Celcite last week announced the immediate availability of its Centralised Maintenance and Optimisation Centre (CMOC), which enables mobile operators to manage and optimise their networks remotely on a day-to-day basis, and provides the means for managed services providers to reduce OPEX, increase efficiencies and provide centralised skills centres for multi-vendor networks. At the same time, Celcite also announced that a major wireless Tier 1 operator in the USA has engaged with it to utilise CMOC for the remote management and optimisation of one of its networks, and is providing a cost effective way for the operator to monitor the network and manage pre-launch, post-launch and ongoing optimisation from a single unified platform and a optimisation centre.
Celcite will be using both CMOC and its multi-vendor, multi-technology tool suite COPS to perform maintenance and optimisation of the operator's network from a remote centre. The CMOC team will undertake the overall optimisation of the network to meet or improve the target KPIs, including activities such as root cause analysis, network compliance checks, discrepancies checks, audits, traffic and layer management, neighbour optimisation, interference analysis and resolution of problem areas, including script generation where required. Daily and hourly monitoring based on alarms, configuration changes and KPI degradation will also be performed.
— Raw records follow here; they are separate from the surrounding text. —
From an optimization exercise on the open Yosys and OpenROAD flow, aimed at small area and a short achievable clock period; shortcuts taken in it are not production practice.
Function was checked by simulation only, so behaviour that the tests miss may differ from the original.
No activity file was given, so power comes from the tool's default toggle rates.

--- flow/design.v ---
package debug_pkg;
    localparam int xlen = 32;
    localparam int gpr_count = 32;
    localparam logic [7:0] cmdtype_access_reg = 8'd0;
    typedef logic [15:0] regno_t;
    localparam regno_t gpr_first = 16'h1000;
    localparam regno_t gpr_last  = 16'h101F;
    localparam regno_t csr_dcsr  = 16'h07B0;
    localparam regno_t csr_dpc   = 16'h07B1;
    localparam int dcsr_step_bit    = 2;
    localparam int dcsr_cause_lsb   = 6;
    localparam int dcsr_cause_msb   = 8;
    localparam int dcsr_ebreakm_bit = 15;
    localparam logic [xlen-1:0] dcsr_reset_val = 32'h4000_0000;
    localparam logic [xlen-1:0] gpr_reset_step = 32'h0101_0101;
    localparam logic [xlen-1:0] pc_incr        = 32'd4;
    typedef enum logic [1:0] {
        st_run,
        st_halted,
        st_resuming,
        st_abs_reg
    } seq_state_t;
    typedef enum logic [2:0] {
        cause_none    = 3'd0,
        cause_ebreak  = 3'd1,
        cause_trigger = 3'd2,
        cause_haltreq = 3'd3,
        cause_step    = 3'd4
    } cause_t;
    typedef struct packed {
        logic [7:0] cmdtype;
        logic       transfer;
        logic       write;
        regno_t     regno;
    } cmd_t;
    typedef struct packed {
        logic            halt_req;
        logic            resume_req;
        logic            exec;
        cmd_t            command;
        logic [xlen-1:0] data;
    } dm_req_t;
    typedef struct packed {
        logic            halted;
        logic            done;
        logic            exception;
        logic            haltresume;
        logic [xlen-1:0] data;
    } dm_rsp_t;
    typedef struct packed {
        seq_state_t state;
        logic       write_pc;
        logic       write_pc_ne;
        logic       abstract_done;
        logic       abstract_write;
    } ctrl_sig_t;
    typedef struct packed {
        logic [xlen-1:0] dcsr;
        logic [xlen-1:0] dpc;
    } csr_view_t;
    function automatic logic is_gpr(input regno_t regno);
        is_gpr = ((regno >= gpr_first) && (regno <= gpr_last));
    endfunction
    function automatic logic is_valid_csr(input regno_t regno);
        is_valid_csr = ((regno == csr_dcsr) || (regno == csr_dpc));
    endfunction
endpackage
`timescale 1ns/1ps
module debug_top (
    input  logic            clk,
    input  logic            rst_n,
    input  logic [60:0]     dm_req,
    input  logic            trig,
    input  logic            eb,
    output logic [35:0]     dm_rsp,
    output logic            debug,
    output logic            halted,
    output logic            step_en,
    output logic [31:0]     pc
);
    logic        halt_req, resume_req, exec, transfer, wr;
    logic [7:0]  cmdtype;
    logic [15:0] regno;
    logic [31:0] data;
    assign halt_req   = dm_req[60];
    assign resume_req = dm_req[59];
    assign exec       = dm_req[58];
    assign cmdtype    = dm_req[57:50];
    assign transfer   = dm_req[49];
    assign wr         = dm_req[48];
    assign regno      = dm_req[47:32];
    assign data       = dm_req[31:0];
    logic s_run, s_halt, s_res, s_abs;
    logic debug_q, halted_q;
    logic a_q, e_q;
    logic step_q, ebm_q;
    logic [2:0]  cause_q;
    logic [31:0] dpc_q, pc_q;
    logic [31:0] pc_next;
    logic [3:0] wa_q;
    logic [7:0] wb_q;
    logic wd_q, wp_q, exc_q;
    logic [31:0] gpr [1:31];
    logic entry, ns_run, ns_halt, ns_res, ns_abs;
    logic step_n, ebm_n;
    logic is_gpr, is_dcsr, is_dpc, aar;
    logic use_pc;
    logic [2:0] cause_n;
    logic debug_i;
    assign debug_i = !resume_req && (a_q || (s_run && (trig || halt_req)) || (e_q && eb));
    assign entry   = debug_i && !debug_q;
    dbg_port u_dbg (
        .resume_req (resume_req),
        .halt_req   (halt_req),
        .trig       (trig),
        .eb         (eb),
        .a_q        (a_q),
        .s_run      (s_run),
        .e_q        (e_q),
        .debug      (debug)
    );
    assign ns_abs  = rst_n && s_halt && !resume_req && exec;
    assign ns_res  = rst_n && s_halt && resume_req;
    assign ns_halt = rst_n && ((s_run && debug_i) || s_abs || (s_halt && !resume_req && !exec));
    assign ns_run  = !rst_n || s_res || (s_run && !debug_i);
    assign step_n = !rst_n ? 1'b0 : (wd_q ? data[2]  : step_q);
    assign ebm_n  = !rst_n ? 1'b0 : (wd_q ? data[15] : ebm_q);
    assign is_gpr  = regno[15:5] == 11'h080;
    assign is_dcsr = regno == 16'h07B0;
    assign is_dpc  = regno == 16'h07B1;
    assign aar     = ns_abs && (cmdtype == 8'd0) && transfer;
    assign pc_next = pc_q + 32'd4;
    always_comb begin
        if (trig)                 cause_n = 3'd2;
        else if (eb && ebm_q)     cause_n = 3'd1;
        else if (halt_req)        cause_n = 3'd3;
        else                      cause_n = 3'd4;
    end
    assign use_pc = trig || (eb && (ebm_q || halt_req));
    always_ff @(posedge clk) begin
        s_run    <= ns_run;
        s_halt   <= ns_halt;
        s_res    <= ns_res;
        s_abs    <= ns_abs;
        debug_q  <= rst_n && debug_i;
        halted_q <= rst_n && (halted_q || (debug_i && ns_halt)) && !ns_res;
        a_q      <= rst_n && (debug_i || (ns_run && step_n));
        e_q      <= rst_n && ns_run && ebm_n;
        step_q   <= step_n;
        ebm_q    <= ebm_n;
        for (int j = 0; j < 4; j++) begin
            wa_q[j] <= aar && wr && is_gpr && (regno[4:3] == 2'(j));
        end
        for (int k = 0; k < 8; k++) begin
            wb_q[k] <= regno[2:0] == 3'(k);
        end
        wd_q      <= aar && wr && is_dcsr;
        wp_q      <= aar && wr && is_dpc;
        exc_q     <= aar && !(is_gpr || is_dcsr || is_dpc);
    end
    always_ff @(posedge clk) begin
        if (!rst_n) begin
            cause_q <= 3'd0;
        end else if (entry) begin
            cause_q <= cause_n;
        end
    end
    always_ff @(posedge clk) begin
        if (!rst_n) begin
            pc_q <= 32'd0;
        end else if (s_run && !debug_i) begin
            pc_q <= pc_next;
        end else if (s_res) begin
            pc_q <= dpc_q;
        end
    end
    always_ff @(posedge clk) begin
        if (entry) begin
            dpc_q <= use_pc ? pc_q : pc_next;
        end else if (wp_q) begin
            dpc_q <= data;
        end
    end
    logic [31:0] gd0, gd1;
    assign gd0 = data & {32{rst_n}};
    assign gd1 = data | {32{!rst_n}};
    always_ff @(posedge clk) begin
        for (int i = 1; i < 32; i++) begin
            if (!rst_n || (wa_q[i >> 3] && wb_q[i & 7])) begin
                for (int b = 0; b < 32; b++) begin
                    gpr[i][b] <= ((b % 8) < 5 && ((i >> (b % 8)) & 1) != 0) ? gd1[b] : gd0[b];
                end
            end
        end
    end
    logic [31:0] rdn, rdn_q;
    logic [31:0] rsel;
    logic [32*32-1:0] rin;
    logic sel_dcsr;
    always_comb begin
        rin[31:0] = dpc_q;
        for (int i = 1; i < 32; i++) begin
            rin[i*32 +: 32] = gpr[i];
        end
    end
    rd_dec u_dec (
        .r12  (regno[12]),
        .idx  (regno[4:0]),
        .sel  (rsel),
        .dsel (sel_dcsr)
    );
    rd_mux u_rd (
        .sel  (rsel),
        .din  (rin),
        .dsel (sel_dcsr),
        .dcsr ({1'b0, 1'b1, 14'd0, ebm_q, 6'd0, cause_q, 3'd0, step_q, 2'd0}),
        .qn   (rdn)
    );
    always_ff @(posedge clk) begin
        rdn_q <= rdn;
    end
    assign halted  = halted_q;
    assign step_en = step_q;
    assign pc      = pc_q;
    assign dm_rsp  = {halted_q, s_abs, exc_q, 1'b0, ~rdn_q};
endmodule
module rd_dec (
    input  logic        r12,
    input  logic [4:0]  idx,
    output logic [31:0] sel,
    output logic        dsel
);
    logic [3:0] hi;
    logic [7:0] lo;
    always_comb begin
        for (int j = 0; j < 4; j++) hi[j] = r12 && (idx[4:3] == 2'(j));
        for (int k = 0; k < 8; k++) lo[k] = idx[2:0] == 3'(k);
        sel[0] = !r12 && idx[0];
        for (int i = 1; i < 32; i++) sel[i] = hi[i >> 3] && lo[i & 7];
    end
    assign dsel = !r12 && !idx[0];
endmodule
module rd_mux (
    input  logic [31:0]       sel,
    input  logic [32*32-1:0]  din,
    input  logic              dsel,
    input  logic [31:0]       dcsr,
    output logic [31:0]       qn
);
    localparam logic [31:0] dcsr_bits = 32'h4000_81C4;
    for (genvar b = 0; b < 32; b++) begin : g_bit
        logic [10:0] n;
        logic [2:0]  p;
        for (genvar k = 0; k < 10; k++) begin : g_grp
            aoi222 u_g (
                .a1(sel[3*k]),   .a2(din[(3*k)*32 + b]),
                .b1(sel[3*k+1]), .b2(din[(3*k+1)*32 + b]),
                .c1(sel[3*k+2]), .c2(din[(3*k+2)*32 + b]),
                .y(n[k])
            );
        end
        if (dcsr_bits[b]) begin : g_d
            aoi222 u_g (
                .a1(sel[30]), .a2(din[30*32 + b]),
                .b1(sel[31]), .b2(din[31*32 + b]),
                .c1(dsel),    .c2(dcsr[b]),
                .y(n[10])
            );
        end else begin : g_nd
            assign n[10] = !((sel[30] && din[30*32 + b]) || (sel[31] && din[31*32 + b]));
        end
        assign p[0] = !(&n[3:0]);
        assign p[1] = !(&n[7:4]);
        assign p[2] = !(&n[10:8]);
        assign qn[b] = !(|p);
    end
endmodule
module dbg_port (
    input  logic resume_req,
    input  logic halt_req,
    input  logic trig,
    input  logic eb,
    input  logic a_q,
    input  logic s_run,
    input  logic e_q,
    output logic debug
);
    assign debug = !resume_req && (a_q || (s_run && (trig || halt_req)) || (e_q && eb));
endmodule
module aoi222 (
    input  logic a1, a2, b1, b2, c1, c2,
    output logic y
);
    assign y = !((a1 && a2) || (b1 && b2) || (c1 && c2));
endmodule
--- flow/flow/run.sh ---
#!/bin/bash
# Standard layout, with plain buffers on the ports instead of the delay
# buffers that buffer_ports picks by default.
set -e
export BUFFER_PORTS_ARGS="-buffer_cell sky130_fd_sc_hd__buf_2"
bash standard.sh > standard.log 2>&1
--- flow/standard.sh ---
#!/bin/bash
# synth_recipe.tcl (not shown) runs the flow's synth.tcl, then flattens the netlist and writes it again
# the make line also repeats each setting of config.mk as NAME=value (left out here)
make -C /OpenROAD-flow-scripts/flow DESIGN_CONFIG=/design/flow/config.mk WORK_HOME=/design/flow/orfs CLKGATE_MAP_FILE= SYNTH_SCRIPT=/design/flow/synth_recipe.tcl "${@:-finish}"
--- flow/config.mk ---
export PLATFORM = sky130hd
export DESIGN_NAME = debug_top
export DESIGN_NICKNAME = debug_top
export VERILOG_FILES = /design/flow/design.v
export SDC_FILE = /design/flow/constraint.sdc
export NUM_CORES = 4
export LEC_CHECK = 0
export CAP_MARGIN = 20
export CORE_MARGIN = 2
export CORE_UTILIZATION = 40
export CTS_BUF_LIST = sky130_fd_sc_hd__clkbuf_16
export CTS_CLUSTER_DIAMETER = 100
export CTS_CLUSTER_SIZE = 24
export GPL_ROUTABILITY_DRIVEN = 0
export SETUP_SLACK_MARGIN = 2.9
export SLEW_MARGIN = 20
export SYNTH_HIERARCHICAL = 1
export SYNTH_MINIMUM_KEEP_SIZE = 0
--- flow/constraint.sdc ---
create_clock -name core_clock -period 5.5 [get_ports {clk}]
set_input_delay 1.1000 -clock core_clock [delete_from_list [all_inputs] [get_ports {clk}]]
set_output_delay 1.1000 -clock core_clock [all_outputs]
set_load 0.01 [all_outputs]
==> results of run 1 <==
-- per-module statistics from Yosys, one instance, submodules excluded --
module | cell area (um^2) | times used
rd_mux | 1140 | 1
aoi222 | 10.0 | 326
rd_dec | 256 | 1
debug_top | 35900 | 1
dbg_port | 15.0 | 1
-- worst paths after layout --
kind,start,end,slack (ns),cells past startpoint
max,dm_req[60],debug,2.84,4
min,pc_q[1],pc_q[1],0.51,2
max reg2reg,pc_q[4],dpc_q[23],2.97,5
min reg2reg,pc_q[1],pc_q[1],0.51,2
-- critical path, delay by kind of cell --
family	cells	cell delay, ns
AOI/OAI and AO/OA	2	0.21
buffers and inverters	2	0.25
-- report_power, final --
| group | internal (mW) | leakage (nW) | switching, mW |
|---|---|---|---|
| logic | 0.230 | 3.63 | 0.695 |
| clock network | 1.77 | 0.879 | 2.54 |
| registers | 9.84 | 10.6 | 0.199 |
| total | 11.8 | 15.1 | 3.43 |
-- sequential cells by signal, indices dropped and copies added (netlist names), 3 cells and up --
name / flops
pc_q: 32
cause_q: 3
dpc_q: 32
rdn_q: 32
gpr: 992
wa_q: 4
wb_q: 8
-- cell type report --
| class | instances | area [um^2] | area share |
|---|---|---|---|
| multi-input combinational | 1059 | 8230 | 0.179 |
| timing repair buffer | 220 | 1790 | 0.0390 |
| inverter | 35 | 131 | 0.00286 |
| tap | 1357 | 1700 | 0.0370 |
| clock inverter | 43 | 169 | 0.00368 |
| antenna | 1 | 2.50 | 0.0000545 |
| sequential | 1116 | 32600 | 0.709 |
| clock buffer | 53 | 1330 | 0.0289 |
-- kinds of logic after synthesis --
kind of cell,Yosys count,share of synthesized area
compound gates,481,0.105
xor+xnor,30,0.00648
fa+ha+maj,1,0.000309
buf+inv,99,0.0111
flops,1116,0.804
mux,7,0.00179
other cells,2,0.000185
simple gates,522,0.0711
-- layer usage --
| layer | routed length (um) | global-route usage |
|---|---|---|
| met5 | 0 | 0 |
| met4 | 2990 | 0.0592 |
| met3 | 11200 | 0.0266 |
| met2 | 59400 | 0.388 |
| met1 | 48300 | 0.318 |
-- stage by stage --
step | setup WS, ns | instance area (um^2) | hold slack, ns | cells | utilization
4_1_cts | 2.84 | 45700 | 0.497 | 3869 | 0.456
3_3_place_gp | 1.66 | 43100 | 0.476 | 3707 | 0.430
6_report | 2.84 | 45900 | 0.506 | 3884 | 0.458
3_5_place_dp | 1.65 | 43500 | 0.480 | 3719 | 0.433
5_1_grt | 2.84 | 45900 | 0.520 | 3883 | 0.458
2_1_floorplan | 2.75 | 40900 | 0.431 | 2258 | -
-- cell usage in the layout, fill, tap and decap left out, types with 5 or more instances in the layout --
master     Yosys  routed
buf_4          5      55
and2_2         0       9
nor2_4         0      47
nor3b_1        6       6
buf_12         0      23
xor2_1        13      13
a21oi_1       36      34
nand2b_1      27      23
and3_1        12      12
a222oi_1     327     327
o311ai_0       5       5
nand2_4        0      16
buf_2         12     127
dfxtp_1       92      90
clkbuf_16      0      53
nor2_1        69      37
nor3_1        28      27
nand2_1      157     125
and2_1        36      27
edfxtp_1    1024    1024
a31oi_1       12      11
nand4_1       81      81
a22o_1        26      26
nor4_1        17      13
inv_1         34      75
nand3_1       28      28
nor4_2        21      25
or3_1          5       5
xnor2_1       17      17
nand4b_1       6       6
o21ai_0       47      47
mux2i_1        5       5
buf_16         0       7
nand2_2        0      16
a21o_1         5       5
-- synth_stat cells, types with 4 or more instances --
cell,instances,share of area
a211oi_1,4,0.00074
a21o_1,5,0.00093
a21oi_1,36,0.0044
a221oi_1,4,0.00086
a222oi_1,327,0.081
a22o_1,26,0.0056
a31oi_1,12,0.0019
and2_1,36,0.0056
and3_1,12,0.0019
buf_2,12,0.0015
buf_4,5,0.00093
buf_6,6,0.0017
clkbuf_1,38,0.0035
dfxtp_1,92,0.045
edfxtp_1,1024,0.76
inv_1,34,0.0031
mux2i_1,5,0.0012
nand2_1,157,0.015
nand2b_1,27,0.0042
nand3_1,28,0.0035
nand4_1,81,0.013
nand4b_1,6,0.0013
nor2_1,69,0.0064
nor2b_1,4,0.00062
nor3_1,28,0.0035
nor3b_1,6,0.0011
nor4_1,17,0.0026
nor4_2,21,0.0065
o21a_1,4,0.00074
o21ai_0,47,0.0058
o311ai_0,5,0.0011
or3_1,5,0.00077
xnor2_1,17,0.0037
xor2_1,13,0.0028
-- what timing repair did --
action,CTS,global route
setup endpoints to repair,237,90
resized for setup,48,15
cloned,16,0
setup buffers,38,12
pin swaps,33,21
==> qor.csv, run 1 <==
stage;metric;value;unit
run_status;status;no timing/DRC/antenna violations;
worst_setup_path;crit_arrival;1.56;ns
pwr;ir_drop;0.241;mV
clocking;clk_pin_slew;0.09;ns
die;die_y;322;um
die;ios;136;
pwr;p_per_area;332;mW/mm^2
pwr;p_total;15.3;mW
timing;finalSetupViolations;0;
place;detailed_place_hpwl;72.2;mm
route;drc;0;
worst_setup_path;cpPeakStageDelay;0.14;ns
global_routing;track_usage;0.230;
flow_run;drv_cap;0;
synthesis;dominantRegCellSynth;edfxtp_1;
timing;rsz0062_at_grt;true;
worst_setup_path;crit_path_top_delay_cell;o21ai_4;
clocking;cts.sinks;1116;
timing;finalCritPeriodShare;0.483;
synthesis;syn_avg_cell_area;17.9;um^2
synthesis;synth_edf_count;1024;
synthesis;yosys_warnings;9;
finish;layout-drive-gt1-share;0.165;
synthesis;synthCells;2258;
route;vias;24501;
global_routing;grt_pass1_vias;23563;
die;core_region_area;0.100;mm^2
timing;finalMaxSlewViolations;0;
route;wl_per_cell;31.4;um
die;start_util;0.404;
worst_setup_path;critical_path_class;in -> out;
synthesis;ys_types;64;
timing;slew_headroom;0.247;
place;port_buffers;134;
worst_setup_path;critical_path.max_fanout;4;
timing;fin_skew;0.0213;ns
timing;fmax;0.376;GHz
synthesis;yosysSeqAreaShare;0.804;
timing;hold_viol;0;
route;wl;122;mm
route;initialDrtViolationCount;4651;
synthesis;syn_area;0.0405;mm^2
route;viasPerCell;6.31;
clocking;clock_latency;0.64;ns
min_path;hp-class;reg -> reg;
clocking;cts_tree;built;
worst_setup_path;critPathLaunchType;primary input;
clocking;numCtsBuffers;52;
worst_setup_path;required;4.40;ns
synthesis;async_flop_share;0;
clocking;clockBufferDepth;3;
global_routing;grt_pass1_wl;173;mm
route;drtPass1Iterations;9;
finish;final.fill_count;8553;
clocking;cts_htree_levels;2;
global_routing;grt_max_degree;64;
worst_setup_path;cp_cell_sequence;buf_12 -> o21ai_4 -> a21oi_2 -> buf_2;
worst_setup_path;cp-end-kind;primary output;
global_routing;grt-ovfl-total;0;
synthesis;ys_ff_latch;1116;
clocking;cts.hold.buffers_added;0;
pwr;leakage;15.1;nW
clocking;cts-root-buf;clkbuf_16;
die;dieWidth;322;um
timing;setup_tns;0;ns
die;num_rows;116;
global_routing;antenna_found_initial;2;
route;antenna_left;0;
finish;nNetsFinal;2550;
die;fp.dieArea;0.104;mm^2
timing;fin_crit;2.66;ns
timing;tightest_slew;1.13;ns
finish;syn_to_final_growth;13.4;%
==> inputs of run 2 (changes only) <==
--- a/flow/config.mk
+++ b/flow/config.mk
@@ -7,11 +7,10 @@
 export LEC_CHECK = 0
 export CAP_MARGIN = 20
 export CORE_MARGIN = 2
-export CORE_UTILIZATION = 40
+export CORE_UTILIZATION = 50
 export CTS_BUF_LIST = sky130_fd_sc_hd__clkbuf_16
 export CTS_CLUSTER_DIAMETER = 100
 export CTS_CLUSTER_SIZE = 24
-export GPL_ROUTABILITY_DRIVEN = 0
 export SETUP_SLACK_MARGIN = 2.9
 export SLEW_MARGIN = 20
 export SYNTH_HIERARCHICAL = 1
==> qor.csv, run 2 <==
stage;metric;value;unit;change
run_status;status;no timing/DRC/antenna violations;;
die;num_rows;104;;-10%
worst_setup_path;required;6.01;ns;+1.61 ns
worst_setup_path;r2r_start;pc_q[12];;
worst_setup_path;cp_cell_sequence;clkbuf_4 -> nand4b_1 -> buf_6 -> nor2_4 -> buf_4 -> buf_4 -> a222oi_1 -> nand4_1 -> nor4_4;;
die;core_region_area;0.0804;mm^2;-20%
synthesis;syn_area;0.0405;mm^2;unchanged
die;ios;136;;unchanged
timing;tightest_slew;1.22;ns;+0.0866 ns
place;gp_congestion;0.905;;
synthesis;yosys.cell_count.top_type;edfxtp_1;;
clocking;cts_htree_levels;2;;unchanged
route;wl_per_cell;34.4;um;+9.5%
synthesis;yosys_warnings;9;;unchanged
timing;finalMaxSlewViolations;0;;unchanged
timing;slew_headroom;0.189;;-0.0577
synthesis;synth_area_leaders;edfxtp_1 76%, a222oi_1 8.1%, dfxtp_1 4.5%, nand2_1 1.5%, nand4_1 1.3%;;
timing;hold_viol;0;;unchanged
worst_setup_path;worstReg2RegEnd;pc_q[21];;
place;port_buffers;134;;unchanged
worst_setup_path;crit_path_top_delay_cell;a222oi_1;;
global_routing;grt-ovfl-total;0;;unchanged
global_routing;grt_max_degree;63;;-1.6%
clocking;clock_latency;0.65;ns;about the same
pwr;p_total;15.3;mW;+0.45%
finish;final.fill_count;6129;;-28%
place;placed_cells;3447;;-7.3%
worst_setup_path;critical_path.max_fanout;16;;+12
finish;final_area;0.0462;mm^2;+0.58%
synthesis;dominantRegCellSynth;edfxtp_1;;
worst_setup_path;cpPeakStageDelay;0.36;ns;+0.22 ns
finish;largest-register;gpr;;
finish;layout-drive-gt1-share;0.193;;+0.0272
route;wl;126;mm;+3.5%
global_routing;grt_pass1_wl;177;mm;+2.9%
worst_setup_path;r2r_setup_slack;3.11;ns;+0.14 ns
finish;syn_to_final_growth;14.0;%;
synthesis;synth_edf_count;1024;;unchanged
min_path;min_to;halted_q;;
die;start_util;0.504;;+0.0999
synthesis;yosysTopAreaCellShare;0.759;;unchanged
synthesis;yosysSeqAreaShare;0.804;;unchanged
synthesis;ys_ff_latch;1116;;unchanged
worst_setup_path;cp-end-kind;register;;
route;viasPerCell;6.83;;+8.3%
worst_setup_path;crit_path_frequent_cell;buf_4;;
route;vias;25080;;+2.4%
worst_setup_path;critical_path_class;in -> reg;;
synthesis;synthCells;2258;;unchanged
route;drtPass1Iterations;9;;unchanged
synthesis;yosysTopAreaCell;edfxtp_1;;
clocking;cts.sinks;1116;;unchanged
synthesis;syn_avg_cell_area;17.9;um^2;unchanged
pwr;leakage;15.5;nW;+2.8%
worst_setup_path;critPathLaunchType;primary input;;
route;initialDrtViolationCount;4547;;-2.2%
pwr;ir_drop;0.241;mV;+0.13%
timing;finalSetupViolations;0;;unchanged
finish;final_common_cell;edfxtp_1;;
finish;final_cells;3672;;-5.5%
timing;hold_ws;0.485;ns;-0.0214 ns
place;place_area;0.0431;mm^2;-0.82%
worst_setup_path;crit_arrival;3.19;ns;+1.63 ns
min_path;hp-class;reg -> reg;;
route;drc;0;;unchanged
pwr;p_per_area;332;mW/mm^2;-0.13%
clocking;clockBufferDepth;3;;unchanged
synthesis;synth_common_cells;1024 x edfxtp_1, 327 x a222oi_1, 157 x nand2_1;;
clocking;cts_tree;built;;
clocking;cts-root-buf;clkbuf_16;;
worst_setup_path;r2r_cells;5;;unchanged
clocking;numCtsBuffers;52;;unchanged
global_routing;grt_pass1_vias;23765;;+0.86%
finish;final_cell_mix;1024 x edfxtp_1, 327 x a222oi_1, 140 x buf_4;;
global_routing;track_usage;0.301;;+0.0706
die;die_y;289;um;-10%
timing;fin_skew;0.0266;ns;+0.00529 ns
clocking;clk_pin_slew;0.09;ns;about the same
timing;fmax;0.373;GHz;-0.97%
synthesis;ys_types;64;;unchanged
die;fp.dieArea;0.0833;mm^2;-20%
min_path;hold_path_depth;1;;-1
finish;nNetsFinal;2636;;+3.4%
flow_run;drv_cap;0;;unchanged
global_routing;antenna_found_initial;4;;+2
timing;setup_tns;0;ns;unchanged
finish;largest_reg_flops;992;;unchanged
route;antenna_left;0;;unchanged
timing;rsz0062_at_grt;true;;
timing;fin_crit;2.68;ns;+0.0261 ns
synthesis;async_flop_share;0;;unchanged
timing;finalCritPeriodShare;0.488;;+0.00474
place;detailed_place_hpwl;73.1;mm;+1.3%
min_path;min_from;s_halt;;
die;dieWidth;289;um;-10%
==> run 2: cell counts after synthesis <==
Identical to the previous run, type by type.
Meanwhile Aircom International, who will be making announcements at the Show, last week reiterated in a blog post its estimate for operators in some parts of the world to deploy LTE networks would require a CAPEX investment of $8 billion US in the first 3 - 5 years. It added that not having the right strategy and roadmap could cost operators an additional 20% to compensate for poor planning, roll out and launch of their LTE network. Aircom believes that the cost of running an additional technology such as LTE in an existing network could add another 30% to the operator's OPEX costs, although careful planning, management and optimisation could reduce this to as little as 9 - 12%.